Self Interest is the Carrot
If a company identifies and capitalize on the self-interest of people, dangles them as a form of product/service for consumers or reward for employees, it creates an energy that can push an organization towards a specific purpose, and create value.
Companies thrive when they attract and retain people who can sustain the energy to break new ground and gain more.
The Ethics of Self Interest
For the herd, the standard for success is simple, more wealth gained = success, regardless of how the wealth is acquired. The wealthier you become, the more reputable you will be.
Because of this simple formula, professional relationships are strained at the very least, and worse, social injustice begins.
Self Interest and Leadership
There is a thin line separating strategic leadership from manipulation.
A strategist knows when to tap and when to stop. A manipulator keeps going. Strategists respect human rights and dignity, a manipulator abuses humanity. A strategist empowers, a manipulator enslaves.
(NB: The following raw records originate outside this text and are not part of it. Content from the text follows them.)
This design comes from an exercise in tuning for small area and a short achievable clock period on the open sky130 flow, not from production work.
No functional check of the RTL was part of this run.
Power and IR drop assume default switching activity.

## flow/design.v

```verilog
module D_ff(input clk, input reset, input d, output reg q);
	always @ (posedge clk)
	begin
		if(reset==1)
			q<=0;
		else
			q<=d;
	end
endmodule
module register32bits(input clk, input reset, input [31:0] numberIn, output [31:0] numberOut);
	D_ff d0(clk, reset, numberIn[0], numberOut[0]);
	D_ff d1(clk, reset, numberIn[1], numberOut[1]);
	D_ff d2(clk, reset, numberIn[2], numberOut[2]);
	D_ff d3(clk, reset, numberIn[3], numberOut[3]);
	D_ff d4(clk, reset, numberIn[4], numberOut[4]);
	D_ff d5(clk, reset, numberIn[5], numberOut[5]);
	D_ff d6(clk, reset, numberIn[6], numberOut[6]);
	D_ff d7(clk, reset, numberIn[7], numberOut[7]);
	D_ff d8(clk, reset, numberIn[8], numberOut[8]);
	D_ff d9(clk, reset, numberIn[9], numberOut[9]);
	D_ff d10(clk, reset, numberIn[10], numberOut[10]);
	D_ff d11(clk, reset, numberIn[11], numberOut[11]);
	D_ff d12(clk, reset, numberIn[12], numberOut[12]);
	D_ff d13(clk, reset, numberIn[13], numberOut[13]);
	D_ff d14(clk, reset, numberIn[14], numberOut[14]);
	D_ff d15(clk, reset, numberIn[15], numberOut[15]);
	D_ff d16(clk, reset, numberIn[16], numberOut[16]);
	D_ff d17(clk, reset, numberIn[17], numberOut[17]);
	D_ff d18(clk, reset, numberIn[18], numberOut[18]);
	D_ff d19(clk, reset, numberIn[19], numberOut[19]);
	D_ff d20(clk, reset, numberIn[20], numberOut[20]);
	D_ff d21(clk, reset, numberIn[21], numberOut[21]);
	D_ff d22(clk, reset, numberIn[22], numberOut[22]);
	D_ff d23(clk, reset, numberIn[23], numberOut[23]);
	D_ff d24(clk, reset, numberIn[24], numberOut[24]);
	D_ff d25(clk, reset, numberIn[25], numberOut[25]);
	D_ff d26(clk, reset, numberIn[26], numberOut[26]);
	D_ff d27(clk, reset, numberIn[27], numberOut[27]);
	D_ff d28(clk, reset, numberIn[28], numberOut[28]);
	D_ff d29(clk, reset, numberIn[29], numberOut[29]);
	D_ff d30(clk, reset, numberIn[30], numberOut[30]);
	D_ff d31(clk, reset, numberIn[31], numberOut[31]);
endmodule
module signDiffExpo(input [7:0] number1OutExpo, input [7:0] number2OutExpo, output reg [8:0] diffExpo);
	always @ (number1OutExpo or number2OutExpo)
	begin
		diffExpo=number1OutExpo-number2OutExpo;
	end
endmodule
module signToUnsign9(input [8:0] diffExpo, output reg sign, output reg [7:0] absDiff);
	always @ (diffExpo)
	begin
		sign=diffExpo[8];
		absDiff=diffExpo[7:0];
		if (sign==1)
		begin
			absDiff=~absDiff+1;
		end
	end
endmodule
module muxGreaterExpo(input [7:0] number1OutExpo, input [7:0] number2OutExpo, input sign, output reg [7:0] ResultExponent8bits);
	always @ (number1OutExpo or number2OutExpo or sign)
	begin
		case (sign)
			0:
			begin
				ResultExponent8bits=number1OutExpo;
			end
			1:
			begin
				ResultExponent8bits=number2OutExpo;
			end
		endcase
	end
endmodule
module muxInputFrac(input [24:0] in1, input [24:0] in2, input selOp, output reg [24:0] Op);
	always @ (in1 or in2 or selOp)
	begin
		case (selOp)
			0:
			begin
				Op=in1;
			end
			1:
			begin
				Op=in2;
			end
		endcase
	end
endmodule
module shiftRightOp1(input [24:0] tempOp, input [7:0] absDiff, output reg [24:0] shiftOp);
	always @ (tempOp or absDiff)
	begin
		shiftOp=tempOp>>absDiff;
	end
endmodule
module muxSign(input s1, input s2, input selSign, output reg ResultSign);
	always @ (s1 or s2 or selSign)
	begin
		case (selSign)
			0:
			begin
				ResultSign=s1;
			end
			1:
			begin
				ResultSign=s2;
			end
		endcase
	end
endmodule
module unsignToSign26b(input [24:0] in25bUnsigned, input sign, output reg [25:0] out26bSigned);
	always @ (in25bUnsigned or sign)
	begin
		out26bSigned={1'b0, in25bUnsigned};
		if (sign==1)
		begin
			out26bSigned=~out26bSigned+1;
		end
	end
endmodule
module alignAdd(input [22:0] rBig, input [23:0] rSm, input s8, input s16, input far, input sub, output [24:0] sum);
	wire [23:0] l3  = s8  ? {{8{sub}}, rSm[23:8]}  : rSm;
	wire [23:0] l4  = s16 ? {{16{sub}}, l3[23:16]} : l3;
	wire [23:0] y   = far ? {24{sub}} : l4;
	prefixAdder25 ADD({2'b01, rBig}, {sub, y}, sub, sum);
endmodule
module prefixAdder25(input [24:0] x, input [24:0] y, input cin, output [24:0] s);
	wire g0_1 = x[0] & y[0];
	wire p0_1 = x[0] ^ y[0];
	wire g0_2 = x[1] & y[1];
	wire p0_2 = x[1] ^ y[1];
	wire g0_3 = x[2] & y[2];
	wire p0_3 = x[2] ^ y[2];
	wire g0_4 = x[3] & y[3];
	wire p0_4 = x[3] ^ y[3];
	wire g0_5 = x[4] & y[4];
	wire p0_5 = x[4] ^ y[4];
	wire g0_6 = x[5] & y[5];
	wire p0_6 = x[5] ^ y[5];
	wire g0_7 = x[6] & y[6];
	wire p0_7 = x[6] ^ y[6];
	wire g0_8 = x[7] & y[7];
	wire p0_8 = x[7] ^ y[7];
	wire g0_9 = x[8] & y[8];
	wire p0_9 = x[8] ^ y[8];
	wire g0_10 = x[9] & y[9];
	wire p0_10 = x[9] ^ y[9];
	wire g0_11 = x[10] & y[10];
	wire p0_11 = x[10] ^ y[10];
	wire g0_12 = x[11] & y[11];
	wire p0_12 = x[11] ^ y[11];
	wire g0_13 = x[12] & y[12];
	wire p0_13 = x[12] ^ y[12];
	wire g0_14 = x[13] & y[13];
	wire p0_14 = x[13] ^ y[13];
	wire g0_15 = x[14] & y[14];
	wire p0_15 = x[14] ^ y[14];
	wire g0_16 = x[15] & y[15];
	wire p0_16 = x[15] ^ y[15];
	wire g0_17 = x[16] & y[16];
	wire p0_17 = x[16] ^ y[16];
	wire g0_18 = x[17] & y[17];
	wire p0_18 = x[17] ^ y[17];
	wire g0_19 = x[18] & y[18];
	wire p0_19 = x[18] ^ y[18];
	wire g0_20 = x[19] & y[19];
	wire p0_20 = x[19] ^ y[19];
	wire g0_21 = x[20] & y[20];
	wire p0_21 = x[20] ^ y[20];
	wire g0_22 = x[21] & y[21];
	wire p0_22 = x[21] ^ y[21];
	wire g0_23 = x[22] & y[22];
	wire p0_23 = x[22] ^ y[22];
	wire g0_24 = x[23] & y[23];
	wire p0_24 = x[23] ^ y[23];
	wire gl1_1 = g0_1 | (p0_1 & cin);
	wire gl1_3 = g0_3 | (p0_3 & g0_2);
	wire pl1_3 = p0_3 & p0_2;
	wire gl1_5 = g0_5 | (p0_5 & g0_4);
	wire pl1_5 = p0_5 & p0_4;
	wire gl1_7 = g0_7 | (p0_7 & g0_6);
	wire pl1_7 = p0_7 & p0_6;
	wire gl1_9 = g0_9 | (p0_9 & g0_8);
	wire pl1_9 = p0_9 & p0_8;
	wire gl1_11 = g0_11 | (p0_11 & g0_10);
	wire pl1_11 = p0_11 & p0_10;
	wire gl1_13 = g0_13 | (p0_13 & g0_12);
	wire pl1_13 = p0_13 & p0_12;
	wire gl1_15 = g0_15 | (p0_15 & g0_14);
	wire pl1_15 = p0_15 & p0_14;
	wire gl1_17 = g0_17 | (p0_17 & g0_16);
	wire pl1_17 = p0_17 & p0_16;
	wire gl1_19 = g0_19 | (p0_19 & g0_18);
	wire pl1_19 = p0_19 & p0_18;
	wire gl1_21 = g0_21 | (p0_21 & g0_20);
	wire pl1_21 = p0_21 & p0_20;
	wire gl1_23 = g0_23 | (p0_23 & g0_22);
	wire pl1_23 = p0_23 & p0_22;
	wire gl2_2 = g0_2 | (p0_2 & gl1_1);
	wire gl2_3 = gl1_3 | (pl1_3 & gl1_1);
	wire gl2_6 = g0_6 | (p0_6 & gl1_5);
	wire pl2_6 = p0_6 & pl1_5;
	wire gl2_7 = gl1_7 | (pl1_7 & gl1_5);
	wire pl2_7 = pl1_7 & pl1_5;
	wire gl2_10 = g0_10 | (p0_10 & gl1_9);
	wire pl2_10 = p0_10 & pl1_9;
	wire gl2_11 = gl1_11 | (pl1_11 & gl1_9);
	wire pl2_11 = pl1_11 & pl1_9;
	wire gl2_14 = g0_14 | (p0_14 & gl1_13);
	wire pl2_14 = p0_14 & pl1_13;
	wire gl2_15 = gl1_15 | (pl1_15 & gl1_13);
	wire pl2_15 = pl1_15 & pl1_13;
	wire gl2_18 = g0_18 | (p0_18 & gl1_17);
	wire pl2_18 = p0_18 & pl1_17;
	wire gl2_19 = gl1_19 | (pl1_19 & gl1_17);
	wire pl2_19 = pl1_19 & pl1_17;
	wire gl2_22 = g0_22 | (p0_22 & gl1_21);
	wire pl2_22 = p0_22 & pl1_21;
	wire gl2_23 = gl1_23 | (pl1_23 & gl1_21);
	wire pl2_23 = pl1_23 & pl1_21;
	wire gl3_4 = g0_4 | (p0_4 & gl2_3);
	wire gl3_5 = gl1_5 | (pl1_5 & gl2_3);
	wire gl3_6 = gl2_6 | (pl2_6 & gl2_3);
	wire gl3_7 = gl2_7 | (pl2_7 & gl2_3);
	wire gl3_12 = g0_12 | (p0_12 & gl2_11);
	wire pl3_12 = p0_12 & pl2_11;
	wire gl3_13 = gl1_13 | (pl1_13 & gl2_11);
	wire pl3_13 = pl1_13 & pl2_11;
	wire gl3_14 = gl2_14 | (pl2_14 & gl2_11);
	wire pl3_14 = pl2_14 & pl2_11;
	wire gl3_15 = gl2_15 | (pl2_15 & gl2_11);
	wire pl3_15 = pl2_15 & pl2_11;
	wire gl3_20 = g0_20 | (p0_20 & gl2_19);
	wire pl3_20 = p0_20 & pl2_19;
	wire gl3_21 = gl1_21 | (pl1_21 & gl2_19);
	wire pl3_21 = pl1_21 & pl2_19;
	wire gl3_22 = gl2_22 | (pl2_22 & gl2_19);
	wire pl3_22 = pl2_22 & pl2_19;
	wire gl3_23 = gl2_23 | (pl2_23 & gl2_19);
	wire pl3_23 = pl2_23 & pl2_19;
	wire gl4_8 = g0_8 | (p0_8 & gl3_7);
	wire gl4_9 = gl1_9 | (pl1_9 & gl3_7);
	wire gl4_10 = gl2_10 | (pl2_10 & gl3_7);
	wire gl4_11 = gl2_11 | (pl2_11 & gl3_7);
	wire gl4_12 = gl3_12 | (pl3_12 & gl3_7);
	wire gl4_13 = gl3_13 | (pl3_13 & gl3_7);
	wire gl4_14 = gl3_14 | (pl3_14 & gl3_7);
	wire gl4_15 = gl3_15 | (pl3_15 & gl3_7);
	wire gl4_24 = g0_24 | (p0_24 & gl3_23);
	wire pl4_24 = p0_24 & pl3_23;
	wire gl5_16 = g0_16 | (p0_16 & gl4_15);
	wire gl5_17 = gl1_17 | (pl1_17 & gl4_15);
	wire gl5_18 = gl2_18 | (pl2_18 & gl4_15);
	wire gl5_19 = gl2_19 | (pl2_19 & gl4_15);
	wire gl5_20 = gl3_20 | (pl3_20 & gl4_15);
	wire gl5_21 = gl3_21 | (pl3_21 & gl4_15);
	wire gl5_22 = gl3_22 | (pl3_22 & gl4_15);
	wire gl5_23 = gl3_23 | (pl3_23 & gl4_15);
	wire gl5_24 = gl4_24 | (pl4_24 & gl4_15);
	assign s[0] = (x[0] ^ y[0]) ^ cin;
	assign s[1] = (x[1] ^ y[1]) ^ gl1_1;
	assign s[2] = (x[2] ^ y[2]) ^ gl2_2;
	assign s[3] = (x[3] ^ y[3]) ^ gl2_3;
	assign s[4] = (x[4] ^ y[4]) ^ gl3_4;
	assign s[5] = (x[5] ^ y[5]) ^ gl3_5;
	assign s[6] = (x[6] ^ y[6]) ^ gl3_6;
	assign s[7] = (x[7] ^ y[7]) ^ gl3_7;
	assign s[8] = (x[8] ^ y[8]) ^ gl4_8;
	assign s[9] = (x[9] ^ y[9]) ^ gl4_9;
	assign s[10] = (x[10] ^ y[10]) ^ gl4_10;
	assign s[11] = (x[11] ^ y[11]) ^ gl4_11;
	assign s[12] = (x[12] ^ y[12]) ^ gl4_12;
	assign s[13] = (x[13] ^ y[13]) ^ gl4_13;
	assign s[14] = (x[14] ^ y[14]) ^ gl4_14;
	assign s[15] = (x[15] ^ y[15]) ^ gl4_15;
	assign s[16] = (x[16] ^ y[16]) ^ gl5_16;
	assign s[17] = (x[17] ^ y[17]) ^ gl5_17;
	assign s[18] = (x[18] ^ y[18]) ^ gl5_18;
	assign s[19] = (x[19] ^ y[19]) ^ gl5_19;
	assign s[20] = (x[20] ^ y[20]) ^ gl5_20;
	assign s[21] = (x[21] ^ y[21]) ^ gl5_21;
	assign s[22] = (x[22] ^ y[22]) ^ gl5_22;
	assign s[23] = (x[23] ^ y[23]) ^ gl5_23;
	assign s[24] = (x[24] ^ y[24]) ^ gl5_24;
endmodule
module signToUnsign26(input [25:0] ALUout, output reg sign, output reg [24:0] frac);
	always @ (ALUout)
	begin
		sign=ALUout[25];
		frac=ALUout[24:0];
		if (sign==1)
		begin
			frac=~frac+1;
		end
	end
endmodule
module floatingPointAdder(input [31:0] in1, input [31:0] in2, input clk, input reset, output ResultSign1bit, output [7:0] ResultExponent8bits, output [24:0] ResultFraction25bits);
	wire [31:0] g0 = {1'b0, in2[30:0] & ~in1[30:0]};
	wire [31:0] e0 = {1'b1, ~(in2[30:0] ^ in1[30:0])};
	wire [15:0] g1, e1;
	wire [7:0]  g2, e2;
	wire [3:0]  g3, e3;
	wire [1:0]  g4, e4;
	genvar i;
	generate
		for (i = 0; i < 16; i = i + 1) begin : lv1
			assign g1[i] = g0[2*i+1] | (e0[2*i+1] & g0[2*i]);
			assign e1[i] = e0[2*i+1] & e0[2*i];
		end
		for (i = 0; i < 8; i = i + 1) begin : lv2
			assign g2[i] = g1[2*i+1] | (e1[2*i+1] & g1[2*i]);
			assign e2[i] = e1[2*i+1] & e1[2*i];
		end
		for (i = 0; i < 4; i = i + 1) begin : lv3
			assign g3[i] = g2[2*i+1] | (e2[2*i+1] & g2[2*i]);
			assign e3[i] = e2[2*i+1] & e2[2*i];
		end
		for (i = 0; i < 2; i = i + 1) begin : lv4
			assign g4[i] = g3[2*i+1] | (e3[2*i+1] & g3[2*i]);
			assign e4[i] = e3[2*i+1] & e3[2*i];
		end
	endgenerate
	wire        swap   = g4[1] | (e4[1] & g4[0]);       
	wire        same   = e4[1] & e4[0];                 
	wire        sub    = in1[31] ^ in2[31];
	wire [8:0]  d12    = {1'b0, in1[30:23]} - {1'b0, in2[30:23]};
	wire [7:0]  d21    = in2[30:23] - in1[30:23];
	wire [7:0]  absd   = d12[8] ? d21 : d12[7:0];       
	wire [7:0]  expBig = swap ? in2[30:23] : in1[30:23];
	wire [22:0] fBig   = swap ? in2[22:0] : in1[22:0];
	wire        sBig   = swap ? in2[31] : in1[31];
	wire [23:0] sSm    = {1'b1, swap ? in1[22:0] : in2[22:0]} ^ {24{sub}};
	wire [23:0] l0     = absd[0] ? {sub, sSm[23:1]}        : sSm;
	wire [23:0] l1     = absd[1] ? {{2{sub}}, l0[23:2]}    : l0;
	wire [23:0] l2     = absd[2] ? {{4{sub}}, l1[23:4]}    : l1;
	wire        far    = absd[7:5] != 0;               
	reg  [7:0]  rExp;
	reg  [22:0] rBig;
	reg  [23:0] rSm;
	reg         rSub, rSign, rS8, rS16, rFar;
	always @(posedge clk) begin
		if (reset) begin
			rExp  <= 8'd0;
			rBig  <= 23'd0;
			rSm   <= 24'h800000;
			rSub  <= 1'b0;
			rSign <= 1'b0;
			rS8   <= 1'b0;
			rS16  <= 1'b0;
			rFar  <= 1'b0;
		end else begin
			rExp  <= expBig;
			rBig  <= fBig;
			rSm   <= l2;
			rS8   <= absd[3];
			rS16  <= absd[4];
			rFar  <= far;
			rSub  <= sub;
			rSign <= sBig & ~(sub & same);
		end
	end
	alignAdd AA(rBig, rSm, rS8, rS16, rFar, rSub, ResultFraction25bits);
	assign ResultSign1bit       = rSign;
	assign ResultExponent8bits  = rExp;
endmodule
```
I guess the line is pretty clear
Self Interest and Professionalism
Courtesy goes a long way.
I have heard of peeps who walked away from professional relationships abruptly because their self-interests are no longer being served
Walking away can be literal, like going AWOL and not honoring contractual obligations leaving the other party in limbo. Or figurative.
Walking away is not always physical. Sometimes, people stay in a professional relationship or employer-employee relationship but the action betrays decency and logic.
Staying in a professional relationship also requires mutual respect. Just like in personal relationships, you keep the fire burning by serving each other’s interests. In return, loyalty and exclusivity are expected.
However, that is not happening in some professional/ employer-employee relationships. There is a lack of loyalty to the brand, stealing time and resources, bad-mouthing the company and its people, and shortchanging the company in any way.
While pursuing a better opportunity is wise, it is wiser to honor the terms of engagement
We all want to be better, we want to grow. It’s not bad. It becomes evil when we cross the line of human decency.